Without loss of generality, let us consider the case that the equations \[ (x - a)(x - b) = x - c, (x - b)(x - c) = x - a \] do not any real root. It follows that their discriminants are negative, that is, \[ (a + b + 1)^2 - 4 (ab + c), (b + c + 1)^2 - 4(bc + a) \] are negative. Note that

\(\begin{align*} (a + b + 1)^2 - 4(ab + c) & = (a - b)^2 + 1 + 2(a + b - 2c)\\ & = (b - a + 1)^2 + 4(a - c),\\ (b + c + 1)^2 - 4(bc + a) & = (b - c)^2 + 1 + 2(b + c - 2a)\\ & = (b - c + 1)^2 + 4(c - a). \end{align*} \\)
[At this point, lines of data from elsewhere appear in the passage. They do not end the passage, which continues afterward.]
$ cat src/rtl/debounce_channel.sv
// One button channel: synchroniser chain followed by a press/release debounce FSM.
// fire_o is high in the cycle whose closing edge moves the FSM into HELD.
module debounce_channel
  import sr_cond_pkg::*;
#(
  parameter int SYNC_STAGES     = 2,
  parameter int DEBOUNCE_CYCLES = 16
) (
  input  logic clk,
  input  logic nReset,
  input  logic raw_i,
  output logic fire_o,
  output logic level_o
);

  localparam int CW = $clog2(DEBOUNCE_CYCLES);
  localparam logic [CW-1:0] CNT_ZERO = {CW{1'b0}};
  localparam logic [CW-1:0] CNT_ONE  = CW'(1);
  localparam logic [CW-1:0] CNT_MAX  = CW'(DEBOUNCE_CYCLES - 1);

  if (SYNC_STAGES < MIN_SYNC_STAGES) begin : g_bad_sync
    $error("SYNC_STAGES must be at least %0d", MIN_SYNC_STAGES);
  end
  if (DEBOUNCE_CYCLES < MIN_DEBOUNCE) begin : g_bad_debounce
    $error("DEBOUNCE_CYCLES must be at least %0d", MIN_DEBOUNCE);
  end

  logic [SYNC_STAGES-1:0] sync_q, sync_d;
  logic [CW-1:0]          cnt_q, cnt_d;
  deb_state_t             state_q, state_d;
  logic                   x_s;

  assign sync_d = {sync_q[SYNC_STAGES-2:0], raw_i};
  assign x_s    = sync_q[SYNC_STAGES-1];

  // State, counter and synchroniser registers.
  always_ff @(posedge clk or negedge nReset) begin
    if (!nReset) begin
      sync_q  <= {SYNC_STAGES{1'b0}};
      cnt_q   <= CNT_ZERO;
      state_q <= IDLE;
    end else begin
      sync_q  <= sync_d;
      cnt_q   <= cnt_d;
      state_q <= state_d;
    end
  end

  // Next state: any sample disagreeing with the pending change restarts the count.
  always_comb begin
    state_d = state_q;
    cnt_d   = cnt_q;
    case (state_q)
      IDLE: begin
        if (x_s) begin
          state_d = PRESS_WAIT;
          cnt_d   = CNT_ONE;
        end else begin
          cnt_d   = CNT_ZERO;
        end
      end
      PRESS_WAIT: begin
        if (!x_s) begin
          state_d = IDLE;
          cnt_d   = CNT_ZERO;
        end else if (cnt_q == CNT_MAX) begin
          state_d = HELD;
          cnt_d   = CNT_ZERO;
        end else begin
          cnt_d   = cnt_q + CNT_ONE;
        end
      end
      HELD: begin
        if (!x_s) begin
          state_d = RELEASE_WAIT;
          cnt_d   = CNT_ONE;
        end else begin
          cnt_d   = CNT_ZERO;
        end
      end
      RELEASE_WAIT: begin
        if (x_s) begin
          state_d = HELD;
          cnt_d   = CNT_ZERO;
        end else if (cnt_q == CNT_MAX) begin
          state_d = IDLE;
          cnt_d   = CNT_ZERO;
        end else begin
          cnt_d   = cnt_q + CNT_ONE;
        end
      end
      default: begin
        state_d = IDLE;
        cnt_d   = CNT_ZERO;
      end
    endcase
  end

  // Outputs decoded from the current state.
  always_comb begin
    level_o = 1'b0;
    fire_o  = 1'b0;
    if ((state_q == HELD) || (state_q == RELEASE_WAIT)) begin
      level_o = 1'b1;
    end else begin
      level_o = 1'b0;
    end
    if ((state_q == PRESS_WAIT) && x_s && (cnt_q == CNT_MAX)) begin
      fire_o = 1'b1;
    end else begin
      fire_o = 1'b0;
    end
  end

endmodule

$ cat src/rtl/sr_input_conditioner.sv
// Conditions the raw set/reset buttons into clean S/R pulses and debounced levels.
// Define SR_INTERLOCK_EN to suppress simultaneous S/R pulses and flag them on conflict.
module sr_input_conditioner
  import sr_cond_pkg::*;
#(
  parameter int SYNC_STAGES     = 2,
  parameter int DEBOUNCE_CYCLES = 16
) (
  input  logic clk,
  input  logic nReset,
  input  logic set_async,
  input  logic rst_async,
  output logic S,
  output logic R,
  output logic set_level,
  output logic rst_level,
  output logic conflict
);

  logic set_fire_s, rst_fire_s;
  logic s_q, s_d, r_q, r_d, conflict_q, conflict_d;

  debounce_channel #(
    .SYNC_STAGES    (SYNC_STAGES),
    .DEBOUNCE_CYCLES(DEBOUNCE_CYCLES)
  ) u_set (
    .clk    (clk),
    .nReset (nReset),
    .raw_i  (set_async),
    .fire_o (set_fire_s),
    .level_o(set_level)
  );

  debounce_channel #(
    .SYNC_STAGES    (SYNC_STAGES),
    .DEBOUNCE_CYCLES(DEBOUNCE_CYCLES)
  ) u_rst (
    .clk    (clk),
    .nReset (nReset),
    .raw_i  (rst_async),
    .fire_o (rst_fire_s),
    .level_o(rst_level)
  );

  // Pulse interlock: both channels qualifying together blocks both pulses.
  always_comb begin
    s_d        = set_fire_s;
    r_d        = rst_fire_s;
    conflict_d = 1'b0;
`ifdef SR_INTERLOCK_EN
    if (set_fire_s && rst_fire_s) begin
      s_d        = 1'b0;
      r_d        = 1'b0;
      conflict_d = 1'b1;
    end else begin
      conflict_d = 1'b0;
    end
`endif
  end

  // Registered pulse outputs.
  always_ff @(posedge clk or negedge nReset) begin
    if (!nReset) begin
      s_q        <= 1'b0;
      r_q        <= 1'b0;
      conflict_q <= 1'b0;
    end else begin
      s_q        <= s_d;
      r_q        <= r_d;
      conflict_q <= conflict_d;
    end
  end

  assign S        = s_q;
  assign R        = r_q;
  assign conflict = conflict_q;

endmodule

$ cat config.mk
export PLATFORM = sky130hd
export DESIGN_NAME = sr_input_conditioner
export DESIGN_NICKNAME = d
export VERILOG_FILES = /design/src/rtl/sr_cond_pkg.sv /design/src/rtl/debounce_channel.sv /design/src/rtl/sr_input_conditioner.sv
export SDC_FILE = /design/constraint.sdc
export NUM_CORES = 1
export LEC_CHECK = 0
export CAP_MARGIN = 20
export CORE_MARGIN = 2
export CORE_UTILIZATION = 45
export CTS_BUF_LIST = sky130_fd_sc_hd__clkbuf_4
export DETAILED_ROUTE_END_ITERATION = 8
export DONT_BUFFER_PORTS = 1
export SKIP_LAST_GASP = 1
export SLEW_MARGIN = 10
export SYNTH_ARGS = -nofsm -noshare
export SYNTH_HDL_FRONTEND = slang
export SYNTH_SLANG_ARGS = --single-unit
$ cat constraint.sdc
create_clock -name clk -period 1.5 [get_ports clk]
set_input_delay 0.225 -clock clk [delete_from_list [all_inputs] [get_ports clk]]
set_output_delay 0.225 -clock clk [all_outputs]
set_load 0.01 [all_outputs]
Since \(a\) and \(c\) are distinct real numbers, one of \(a - c\) and \(c - a\) is positive. Thus, the discriminant of one of the equations \[ (x - a)(x - b) = x - c, (x - b)(x - c) = x - a \] is non-negative, which is a contradiction. Therefore, at least two of the three equations have real solutions.

Note that the sum of the discriminants of the quadratic polynomials \[ x^2 + (a - b)x + (b - c), x^2 + (b - c)x + (c - a), x^2 + (c - a)x + (a - b) \] are equal to

\(\begin{align*} & (a - b)^2 - 4(b - c) + (b - c)^2 - 4(c - a) + (c - a)^2 - 4(a - b) \\ & = (a - b)^2 + (b - c)^2 + (c - a)^2 , \end{align*} \\)

which is non-negative, and hence, at least one of the discriminants is non-negative. This implies that at least one of the three equations has a real root.